10. The laser engraving system of claim 9, further comprising: a material on the bottom surface of the material plate with a lower coefficient of friction than at least one of the material plate or the belt.

11. The laser engraving system of any of claims 6-10, wherein the third protection roller is located below a plane including the first protection roller and the second protection roller.

12. The laser engraving system of any of claims 5-11, further comprising: a fan duct; and a vacuum source.

13. The laser engraving system of claim 12, wherein a surface of the fan duct includes a securing member to align with a hole in the belt.

14. The laser engraving system of claim 13, wherein the fan duct is shaped such that when the vacuum source is in operation, the securing member communicates a vacuum force through the hole in the belt to maintain a positive engagement between the engraving target and at least one of the protection member or the belt during engraving.

15. The laser engraving system of claim 14, wherein a first part of a top portion of the fan duct is concave below the protection member.

16. The laser engraving system of claim 15, wherein a second part of the top portion at least one of to an outside of the first protection roller or to an outside of the second protection roller is substantially rectangular.

17. A method for protecting a transport mechanism of a laser engraver, the method comprising: providing an engraving target on a transport mechanism of a laser engraver, the transport mechanism including a belt to move the engraving target; positioning the engraving target relative to a fixed laser source of the laser engraver using the transport mechanism, wherein positioning the engraving target includes locating a transparent area of the engraving target above a portion of the transport mechanism where the belt is protected from laser energy; and engraving at least a portion of the transparent area of the engraving target using the fixed laser source.

18. The method of claim 17, wherein positioning the engraving target relative to the fixed laser source includes locating the transparent area above at least a portion of a transport mechanism protection member, the transport mechanism protection member including: a first protection roller; a second protection roller spaced apart from the first protection roller; and at least one of: a third protection roller located between the first protection roller and the second protection roller, or a material plate located between the first protection roller and the second protection roller.

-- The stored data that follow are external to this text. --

==> config.mk <==
export PLATFORM = sky130hd
export DESIGN_NAME = spi_master_tx
export DESIGN_NICKNAME = d
export VERILOG_FILES = /design/src/rtl/spi_pkg.sv /design/src/rtl/spi_clk_div.sv /design/src/rtl/spi_master_tx.sv
export SDC_FILE = /design/constraint.sdc
export NUM_CORES = 1
export LEC_CHECK = 0
export ABC_AREA = 1
export ABC_CLOCK_PERIOD_IN_PS = 1900
export CORE_MARGIN = 4
export CORE_UTILIZATION = 38
export CTS_CLUSTER_SIZE = 25
export DETAILED_ROUTE_END_ITERATION = 10
export GPL_ROUTABILITY_DRIVEN = 0
export RECOVER_POWER = 25
export SLEW_MARGIN = 40
export SYNTH_ARGS = -nofsm -noshare
export SYNTH_HDL_FRONTEND = slang
export SYNTH_HIERARCHICAL = 1
export SYNTH_SLANG_ARGS = --single-unit
export TNS_END_PERCENT = 1
==> constraint.sdc <==
create_clock -name clk_sys -period 1.9 [get_ports clk_sys]
set_input_delay 0.57 -clock clk_sys [delete_from_list [all_inputs] [get_ports clk_sys]]
set_output_delay 0.57 -clock clk_sys [all_outputs]
set_load 0.01 [all_outputs]
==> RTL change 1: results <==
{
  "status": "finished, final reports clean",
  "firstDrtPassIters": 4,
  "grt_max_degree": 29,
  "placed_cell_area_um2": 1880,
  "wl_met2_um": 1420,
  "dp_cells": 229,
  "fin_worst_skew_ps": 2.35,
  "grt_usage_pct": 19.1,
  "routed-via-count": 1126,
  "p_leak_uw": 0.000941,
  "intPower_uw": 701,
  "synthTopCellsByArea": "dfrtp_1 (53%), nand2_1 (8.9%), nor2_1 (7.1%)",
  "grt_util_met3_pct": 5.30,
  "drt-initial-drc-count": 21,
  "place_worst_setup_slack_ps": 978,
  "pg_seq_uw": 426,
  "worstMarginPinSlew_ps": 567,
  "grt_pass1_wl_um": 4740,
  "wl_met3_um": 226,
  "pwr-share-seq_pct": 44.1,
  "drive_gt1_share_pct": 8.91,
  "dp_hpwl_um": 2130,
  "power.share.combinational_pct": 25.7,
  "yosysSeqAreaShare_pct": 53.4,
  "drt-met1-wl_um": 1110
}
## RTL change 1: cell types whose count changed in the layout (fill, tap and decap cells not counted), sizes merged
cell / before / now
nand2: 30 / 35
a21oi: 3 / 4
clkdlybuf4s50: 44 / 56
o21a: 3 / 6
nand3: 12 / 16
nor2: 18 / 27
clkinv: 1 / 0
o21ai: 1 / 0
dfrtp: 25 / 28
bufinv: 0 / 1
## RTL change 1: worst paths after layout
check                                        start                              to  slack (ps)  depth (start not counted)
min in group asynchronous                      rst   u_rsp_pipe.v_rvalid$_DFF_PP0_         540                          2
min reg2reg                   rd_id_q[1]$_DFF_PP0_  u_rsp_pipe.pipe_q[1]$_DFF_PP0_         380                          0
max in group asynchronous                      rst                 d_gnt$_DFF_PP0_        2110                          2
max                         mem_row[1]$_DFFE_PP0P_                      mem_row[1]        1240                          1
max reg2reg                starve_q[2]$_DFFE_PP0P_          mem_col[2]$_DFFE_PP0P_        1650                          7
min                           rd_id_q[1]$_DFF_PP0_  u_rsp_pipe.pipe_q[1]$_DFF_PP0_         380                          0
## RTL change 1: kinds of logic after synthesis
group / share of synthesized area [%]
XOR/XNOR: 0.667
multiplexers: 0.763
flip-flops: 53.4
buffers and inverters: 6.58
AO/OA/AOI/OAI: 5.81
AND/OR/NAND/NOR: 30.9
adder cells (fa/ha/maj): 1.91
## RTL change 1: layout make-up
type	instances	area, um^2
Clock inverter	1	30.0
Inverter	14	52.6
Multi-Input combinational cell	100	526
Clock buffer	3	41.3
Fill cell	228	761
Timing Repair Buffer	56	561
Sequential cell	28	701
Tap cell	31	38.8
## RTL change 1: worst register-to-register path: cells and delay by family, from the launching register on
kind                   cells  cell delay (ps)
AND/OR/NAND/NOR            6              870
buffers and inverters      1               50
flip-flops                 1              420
**src/rtl/seven_seg_scan_mux.sv**
```systemverilog
// seven_seg_scan_mux: time-multiplexed N-digit common-anode 7-segment driver with tear-free frame latching.
// Define SEVEN_SEG_LZ_BLANK_EN to suppress leading zeros (digit 0 is never suppressed).
module seven_seg_scan_mux #(
    parameter int NUM_DIGITS  = 4,
    parameter int REFRESH_DIV = 100000,
    parameter int CNT_W       = 17,
    parameter int IDX_W       = 2
) (
    input  logic                    clk,
    input  logic                    rst_n,
    input  logic                    en,
    input  logic                    load,
    input  logic [4*NUM_DIGITS-1:0] bcd_in,
    input  logic [NUM_DIGITS-1:0]   dp_in,
    output logic [NUM_DIGITS-1:0]   an,
    output logic [6:0]              seg,
    output logic                    dp
);
    logic [CNT_W-1:0]        cnt;
    logic [IDX_W-1:0]        idx;
    logic                    tick;
    logic                    wrap;
    logic [4*NUM_DIGITS-1:0] shadow_bcd;
    logic [4*NUM_DIGITS-1:0] disp_bcd;
    logic [NUM_DIGITS-1:0]   shadow_dp;
    logic [NUM_DIGITS-1:0]   disp_dp;
    logic [NUM_DIGITS-1:0]   lz;
    logic [3:0]              nib;
    logic [6:0]              seg_nxt;

    function automatic logic [6:0] decode(input logic [3:0] v);
        case (v)
            4'd0:    decode = 7'b1000000;
            4'd1:    decode = 7'b1111001;
            4'd2:    decode = 7'b0100100;
            4'd3:    decode = 7'b0110000;
            4'd4:    decode = 7'b0011001;
            4'd5:    decode = 7'b0010010;
            4'd6:    decode = 7'b0000010;
            4'd7:    decode = 7'b1111000;
            4'd8:    decode = 7'b0000000;
            4'd9:    decode = 7'b0010000;
            default: decode = 7'b1111111;
        endcase
    endfunction

    assign tick = cnt == CNT_W'(REFRESH_DIV - 1);
    assign wrap = tick && idx == IDX_W'(NUM_DIGITS - 1);

    always_ff @(posedge clk or negedge rst_n)
        if (!rst_n) begin
            cnt <= '0;
            idx <= '0;
        end else begin
            cnt <= tick ? '0 : cnt + CNT_W'(1);
            if (tick) idx <= wrap ? '0 : idx + IDX_W'(1);
        end

    // Display only changes at frame boundaries; a load landing on the wrap edge bypasses the shadow.
    always_ff @(posedge clk or negedge rst_n)
        if (!rst_n) begin
            shadow_bcd <= '0;
            shadow_dp  <= '0;
            disp_bcd   <= '0;
            disp_dp    <= '0;
        end else begin
            if (load) begin
                shadow_bcd <= bcd_in;
                shadow_dp  <= dp_in;
            end
            if (wrap) begin
                disp_bcd <= load ? bcd_in : shadow_bcd;
                disp_dp  <= load ? dp_in : shadow_dp;
            end
        end

`ifdef SEVEN_SEG_LZ_BLANK_EN
    assign lz[0] = 1'b0;
    for (genvar k = 1; k < NUM_DIGITS; k++) begin : g_lz
        assign lz[k] = disp_bcd[4*NUM_DIGITS-1:4*k] == '0;
    end
`else
    assign lz = '0;
`endif

    assign nib     = disp_bcd[4*idx +: 4];
    assign seg_nxt = lz[idx] ? 7'b1111111 : decode(nib);

    always_ff @(posedge clk or negedge rst_n)
        if (!rst_n) begin
            an  <= '1;
            seg <= 7'b1111111;
            dp  <= 1'b1;
        end else begin
            an  <= en ? ~(NUM_DIGITS'(1) << idx) : '1;
            seg <= en ? seg_nxt : 7'b1111111;
            dp  <= en ? ~disp_dp[idx] : 1'b1;
        end
endmodule

```
**config.mk**
```make
export PLATFORM = sky130hd
export DESIGN_NAME = seven_seg_scan_mux
export DESIGN_NICKNAME = d
export VERILOG_FILES = /design/src/rtl/seven_seg_scan_mux.sv
export SDC_FILE = /design/constraint.sdc
export NUM_CORES = 1
export LEC_CHECK = 0
export ABC_AREA = 0
export CORE_MARGIN = 4
export CORE_UTILIZATION = 55
export CTS_CLUSTER_DIAMETER = 200
export DETAILED_ROUTE_END_ITERATION = 7
export DONT_BUFFER_PORTS = 1
export GPL_ROUTABILITY_DRIVEN = 0
export GPL_TIMING_DRIVEN = 0
export PLACE_DENSITY_LB_ADDON = 0.08
export SLEW_MARGIN = 20
export SYNTH_ARGS = -nofsm -noshare
export SYNTH_HDL_FRONTEND = slang
export SYNTH_SLANG_ARGS = --single-unit
```
**constraint.sdc**
```tcl
create_clock -name clk -period 2.8 [get_ports clk]
set_input_delay 0.28 -clock clk [delete_from_list [all_inputs] [get_ports clk]]
set_output_delay 0.28 -clock clk [all_outputs]
set_load 0.02 [all_outputs]
```
==> results of run 1 <==
flip-flops by register name, indices dropped and copies added (netlist names):
| signal | cells |
|---|---|
| cnt | 17 |
| shadow_dp | 4 |
| an | 4 |
| shadow_bcd | 16 |
| disp_bcd | 16 |
| idx | 2 |
| seg | 7 |
| dp | 1 |
| disp_dp | 4 |
worst max-delay path: stages (launching register included):
cell       delay [ps]
dfrtp_1           410
buf_6             170
mux4_2            580
inv_1             140
ha_1              170
inv_1              40
mux2_2            260
o2bb2ai_1         160
nand2_1            70
synth_stat cells (3+ instances only):
cell type / number / share of area, %
nor2b_1: 3 / 0.61
o21ai_0: 7 / 1.1
dfrtp_1: 59 / 48
xor2_1: 9 / 2.6
xnor2_1: 5 / 1.4
inv_1: 7 / 0.85
buf_2: 3 / 0.49
mux4_2: 5 / 3.6
ha_1: 10 / 4.1
a21oi_1: 3 / 0.49
nand4_1: 5 / 1.0
nand3_1: 3 / 0.49
and4_1: 3 / 0.85
mux2_2: 41 / 15
dfstp_2: 12 / 10
nand2_1: 17 / 2.1
clkbuf_1: 4 / 0.49
nor2_1: 13 / 1.6
final cells by class:
cell class                 instances  area (µm²)
timing repair buffer               3        47.5
fill                             442        2060
buffer                             8        41.3
clock buffer                      10         138
sequential                        71        1790
multi-input combinational        143        1230
inverter                           7        26.3
clock inverter                     6        45.0
tap                               72        90.1
through the flow:
step / power, mW / cell area (µm²) / instances / hold slack [ps]
2_1_floorplan: 1.21 / 3090 / 229 / -15.6
3_3_place_gp: 1.23 / 3180 / 301 / -12.8
3_5_place_dp: 1.24 / 3180 / 301 / -12.9
4_1_cts: 2.00 / 3410 / 320 / 92.3
5_1_grt: 2.06 / 3410 / 320 / 87.7
6_report: 1.98 / 3410 / 320 / 106
power groups by stage:
stage	Clock [mW]	Sequential [mW]	Combinational [mW]
after floorplan	0	1.13	0.0811
after detailed placement	0	1.14	0.0987
after CTS	0.751	1.12	0.127
after global routing	0.798	1.12	0.140
final	0.737	1.12	0.124
after global placement	0	1.13	0.0924
metal layers:
metal | up-vias | share of wire, % | GRT usage, %
met5 | - | 0 | 0
met4 | 0 | 2.3 | 8.17
met1 | 926 | 44 | 20.4
met3 | 11 | 3.9 | 3.87
li1 | 826 | - | -
met2 | 41 | 50 | 28.1
path summary, 6_finish.rpt:
check / start / endpoint / slack [ps]
setup / recovery: idx[0]$_DFFE_PN0N_ / seg[4]$_DFF_PN1_ / 710
hold / removal: bcd_in[9] / shadow_bcd[9]$_DFF_PN0_ / 110
setup reg to reg: idx[0]$_DFFE_PN0N_ / seg[4]$_DFF_PN1_ / 710
hold reg to reg: cnt[0]$_DFF_PN0_ / cnt[0]$_DFF_PN0_ / 460
max in group asynchronous: rst_n / an[3]$_DFF_PN1_ / 2000
min in group asynchronous: rst_n / disp_bcd[0]$_DFFE_PN0P_ / 490
repair_timing:
action	4_1_cts	5_1_grt
hold buffers	3	0
setup buffers	0	0
hold endpoints to repair	78	0
kinds of logic after synthesis:
group | share of synthesized area, %
buffers and inverters | 2.19
adders and majority gates | 4.05
DFF | 58.0
xor gates and xnor gates | 3.97
muxes | 19.2
and+or+nand+nor | 10.0
AOI/OAI and AO/OA | 2.55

19. The method of claim 18, wherein when the transport mechanism protection member includes the third protection roller, wherein a first portion of the belt is directed above a top surface of the first protection roller, a second portion of the belt is directed above a top surface of the second protection roller, and a third portion of the belt is diverted below a bottom surface of the third protection roller.

20. The method of any of claimsl8-19, wherein when the transport mechanism protection member includes the material plate, a first portion of the belt is directed above the first protection roller, a second portion of the belt is directed above the second protection roller, and a third portion of the belt is diverted below the material plate.

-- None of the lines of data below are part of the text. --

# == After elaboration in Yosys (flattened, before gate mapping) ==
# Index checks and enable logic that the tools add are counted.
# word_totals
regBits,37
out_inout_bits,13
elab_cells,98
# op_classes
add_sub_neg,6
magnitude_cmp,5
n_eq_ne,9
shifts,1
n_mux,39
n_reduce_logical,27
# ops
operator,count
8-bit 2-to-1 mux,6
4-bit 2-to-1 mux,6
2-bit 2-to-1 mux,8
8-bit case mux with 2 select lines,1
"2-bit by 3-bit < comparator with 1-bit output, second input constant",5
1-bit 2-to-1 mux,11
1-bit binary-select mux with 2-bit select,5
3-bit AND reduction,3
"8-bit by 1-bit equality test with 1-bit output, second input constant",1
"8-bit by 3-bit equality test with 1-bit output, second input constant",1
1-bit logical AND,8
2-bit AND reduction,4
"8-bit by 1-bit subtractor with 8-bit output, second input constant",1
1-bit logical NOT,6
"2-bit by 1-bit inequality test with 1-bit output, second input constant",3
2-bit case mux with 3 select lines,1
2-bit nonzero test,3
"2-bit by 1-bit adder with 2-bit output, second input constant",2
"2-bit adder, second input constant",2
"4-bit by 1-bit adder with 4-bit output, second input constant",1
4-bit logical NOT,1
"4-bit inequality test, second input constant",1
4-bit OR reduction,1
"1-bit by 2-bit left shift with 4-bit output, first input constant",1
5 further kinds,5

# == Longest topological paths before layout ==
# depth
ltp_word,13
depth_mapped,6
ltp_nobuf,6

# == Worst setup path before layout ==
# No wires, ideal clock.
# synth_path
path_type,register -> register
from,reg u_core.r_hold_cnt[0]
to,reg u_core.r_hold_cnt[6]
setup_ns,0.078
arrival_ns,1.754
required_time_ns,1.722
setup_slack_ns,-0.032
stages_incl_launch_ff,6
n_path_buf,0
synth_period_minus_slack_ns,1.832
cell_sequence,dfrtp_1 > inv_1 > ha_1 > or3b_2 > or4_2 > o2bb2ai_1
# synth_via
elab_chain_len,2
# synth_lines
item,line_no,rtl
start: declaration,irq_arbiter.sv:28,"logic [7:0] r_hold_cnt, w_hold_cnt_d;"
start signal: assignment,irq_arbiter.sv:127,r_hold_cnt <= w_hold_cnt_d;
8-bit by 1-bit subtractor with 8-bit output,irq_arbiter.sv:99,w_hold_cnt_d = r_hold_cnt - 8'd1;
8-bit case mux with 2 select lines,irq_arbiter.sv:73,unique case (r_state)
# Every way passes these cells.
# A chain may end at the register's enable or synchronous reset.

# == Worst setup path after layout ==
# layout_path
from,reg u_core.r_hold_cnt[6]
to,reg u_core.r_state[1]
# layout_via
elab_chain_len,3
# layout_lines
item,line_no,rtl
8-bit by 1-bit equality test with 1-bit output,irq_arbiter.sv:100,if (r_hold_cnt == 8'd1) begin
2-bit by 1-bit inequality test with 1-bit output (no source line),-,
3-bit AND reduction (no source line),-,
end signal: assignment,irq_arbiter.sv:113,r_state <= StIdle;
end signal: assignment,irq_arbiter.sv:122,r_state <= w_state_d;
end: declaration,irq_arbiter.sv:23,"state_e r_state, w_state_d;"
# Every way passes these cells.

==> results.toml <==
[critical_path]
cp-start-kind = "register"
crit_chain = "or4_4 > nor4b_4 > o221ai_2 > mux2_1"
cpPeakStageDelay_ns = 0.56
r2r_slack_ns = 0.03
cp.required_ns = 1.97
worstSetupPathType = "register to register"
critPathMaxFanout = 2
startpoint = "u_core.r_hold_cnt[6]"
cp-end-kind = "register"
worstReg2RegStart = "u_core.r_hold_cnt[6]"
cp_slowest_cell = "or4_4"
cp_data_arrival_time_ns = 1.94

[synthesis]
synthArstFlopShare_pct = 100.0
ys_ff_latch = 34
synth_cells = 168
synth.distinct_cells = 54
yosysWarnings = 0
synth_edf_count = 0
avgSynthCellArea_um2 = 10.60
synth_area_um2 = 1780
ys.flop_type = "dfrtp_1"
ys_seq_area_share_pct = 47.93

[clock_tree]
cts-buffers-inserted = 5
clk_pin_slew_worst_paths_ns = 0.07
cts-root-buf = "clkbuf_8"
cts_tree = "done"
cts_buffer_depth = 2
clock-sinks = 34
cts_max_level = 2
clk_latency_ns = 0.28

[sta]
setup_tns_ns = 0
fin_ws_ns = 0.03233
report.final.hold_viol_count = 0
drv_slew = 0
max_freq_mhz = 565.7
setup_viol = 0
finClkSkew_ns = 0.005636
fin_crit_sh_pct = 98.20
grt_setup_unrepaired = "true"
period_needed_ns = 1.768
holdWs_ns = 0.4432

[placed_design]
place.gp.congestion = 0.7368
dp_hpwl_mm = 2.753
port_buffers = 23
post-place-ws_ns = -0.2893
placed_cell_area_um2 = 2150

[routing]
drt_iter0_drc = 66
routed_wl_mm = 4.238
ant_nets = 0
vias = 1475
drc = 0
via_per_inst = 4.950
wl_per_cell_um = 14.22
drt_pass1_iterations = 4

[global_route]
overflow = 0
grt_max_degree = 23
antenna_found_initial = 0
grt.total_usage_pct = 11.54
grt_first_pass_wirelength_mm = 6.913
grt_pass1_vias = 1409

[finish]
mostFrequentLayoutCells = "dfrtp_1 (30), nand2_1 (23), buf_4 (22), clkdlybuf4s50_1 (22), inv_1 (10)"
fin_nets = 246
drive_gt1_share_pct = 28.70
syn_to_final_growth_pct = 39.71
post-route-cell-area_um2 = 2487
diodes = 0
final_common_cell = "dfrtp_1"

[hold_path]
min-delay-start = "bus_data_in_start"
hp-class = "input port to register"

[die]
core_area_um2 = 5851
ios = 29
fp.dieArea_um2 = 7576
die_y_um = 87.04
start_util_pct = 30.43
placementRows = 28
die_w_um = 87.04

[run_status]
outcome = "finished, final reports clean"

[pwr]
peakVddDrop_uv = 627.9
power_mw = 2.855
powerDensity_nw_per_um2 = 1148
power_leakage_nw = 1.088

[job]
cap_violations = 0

21. The method of any of claims 18-20, wherein when the transport mechanism protection member includes the material plate and the third protection roller, the third protection roller is located in a plane located below the first protection roller and the second protection roller.

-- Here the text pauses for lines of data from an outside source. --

<file path="src/rtl/router_fifo_pkg.sv">
`default_nettype none
// ============================================================================
//  Module      : router_fifo_pkg
//  Description : Shared constants and the packet-length helper for the
//                router FIFO.
//                DEPTH   - number of stored entries
//                DATA_W  - payload byte width
//                ENTRY_W - stored entry width ({header flag, byte})
//                PTR_W   - pointer width (index plus wrap flag)
//                CNT_W   - packet byte counter width
//  Revision    : 1.0 - initial release
// ============================================================================
package router_fifo_pkg;

    localparam int DEPTH   = 16;
    localparam int DATA_W  = 8;
    localparam int ENTRY_W = 9;
    localparam int PTR_W   = 5;
    localparam int CNT_W   = 6;
    localparam int ADDR_W  = $clog2(DEPTH);

    // Remaining-bytes counter update on a read. A header byte carries the
    // payload length in bits 7:2; one extra byte is added for the parity
    // byte that trails every packet. Non-header bytes count down to zero.
    function automatic logic [CNT_W-1:0] next_count(
        input logic             is_header,
        input logic [CNT_W-1:0] length_field,
        input logic [CNT_W-1:0] cnt
    );
        logic [CNT_W-1:0] result;
        if (is_header) begin
            result = length_field + CNT_W'(1);
        end else if (cnt != '0) begin
            result = cnt - CNT_W'(1);
        end else begin
            result = cnt;
        end
        return result;
    endfunction

endpackage : router_fifo_pkg
`default_nettype wire

</file>
<file path="src/rtl/router_fifo.sv">
`default_nettype none
// ============================================================================
//  Module      : router_fifo
//  Description : 16-entry byte FIFO for a packet router. Each entry stores
//                the byte plus a header flag; a counter tracks how many
//                bytes of the current packet remain to be read, and the
//                output returns to its idle value once a packet is drained.
//
//  Ports       : clock       - single clock, rising edge
//                resetn      - asynchronous reset, active-low
//                soft_reset  - synchronous flush, active-high
//                write_enb   - write request
//                read_enb    - read request
//                data_in     - byte to write
//                lfd_state   - data_in is a packet header byte
//                empty       - no stored entries
//                full        - all 16 entries stored
//                data_out    - registered read data
//
//  Config      : ROUTER_FIFO_HIZ_EN - when defined, the idle value of
//                data_out is high-impedance; otherwise it is 8'h00.
//                Asynchronous reset always drives 8'h00.
//  Revision    : 1.0 - initial release
// ============================================================================
module router_fifo
    import router_fifo_pkg::*;
(
    input  logic              clock,
    input  logic              resetn,
    input  logic              write_enb,
    input  logic              soft_reset,
    input  logic              read_enb,
    input  logic [DATA_W-1:0] data_in,
    input  logic              lfd_state,
    output logic              empty,
    output logic [DATA_W-1:0] data_out,
    output logic              full
);

    logic [ENTRY_W-1:0] mem [DEPTH];
    logic [PTR_W-1:0]   wp;
    logic [PTR_W-1:0]   rp;
    logic [CNT_W-1:0]   count;
    logic [DATA_W-1:0]  r_data;

    logic               w_wr_ok;
    logic               w_rd_ok;
    logic [ENTRY_W-1:0] w_rd_entry;

    // Pointers carry one wrap bit above the index so that equal indices
    // distinguish empty (same lap) from full (one lap apart).
    assign empty = (wp == rp);
    assign full  = (wp[PTR_W-1] != rp[PTR_W-1]) &&
                   (wp[ADDR_W-1:0] == rp[ADDR_W-1:0]);

    // Flags are evaluated on pre-edge pointers: a write while full is
    // dropped even when a read frees a slot in the same cycle.
    assign w_wr_ok    = write_enb & ~full;
    assign w_rd_ok    = read_enb & ~empty;
    assign w_rd_entry = mem[rp[ADDR_W-1:0]];

    always_ff @(posedge clock or negedge resetn) begin
        if (!resetn) begin
            wp     <= '0;
            rp     <= '0;
            count  <= '0;
            r_data <= '0;
            for (int i = 0; i < DEPTH; i++) begin
                mem[i] <= '0;
            end
        end else if (soft_reset) begin
            wp     <= '0;
            rp     <= '0;
            count  <= '0;
            r_data <= '0;
            for (int i = 0; i < DEPTH; i++) begin
                mem[i] <= '0;
            end
        end else begin
            if (w_wr_ok) begin
                mem[wp[ADDR_W-1:0]] <= {lfd_state, data_in};
                wp                  <= wp + PTR_W'(1);
            end
            if (w_rd_ok) begin
                r_data <= w_rd_entry[DATA_W-1:0];
                rp     <= rp + PTR_W'(1);
                count  <= next_count(w_rd_entry[ENTRY_W-1],
                                     w_rd_entry[DATA_W-1:2], count);
            end else if (count == '0) begin
                // Packet fully drained and nothing read: go idle. A read
                // attempt while empty mid-packet keeps the last byte.
                r_data <= '0;
            end
        end
    end

`ifdef ROUTER_FIFO_HIZ_EN
    // Tri-state is applied at the output through a registered idle flag so
    // that the stored byte register itself only ever holds real values.
    logic r_idle;

    always_ff @(posedge clock or negedge resetn) begin
        if (!resetn) begin
            r_idle <= 1'b0;
        end else if (soft_reset) begin
            r_idle <= 1'b1;
        end else if (w_rd_ok) begin
            r_idle <= 1'b0;
        end else if (count == '0) begin
            r_idle <= 1'b1;
        end
    end

    assign data_out = r_idle ? {DATA_W{1'bz}} : r_data;
`else
    assign data_out = r_data;
`endif

endmodule : router_fifo
`default_nettype wire

</file>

22. The method of any of claims 17-21, wherein positioning the engraving target includes locating a transparent area of the engraving target above a portion of the transport mechanism where the belt is protected from the laser energy includes cantilevering a portion of the engraving target over an edge of the transport mechanism, and wherein engraving at least a portion of the transparent area of the engraving target includes directing a beam of laser energy from the fixed laser source to the portion of the engraving target over the edge of the transport mechanism.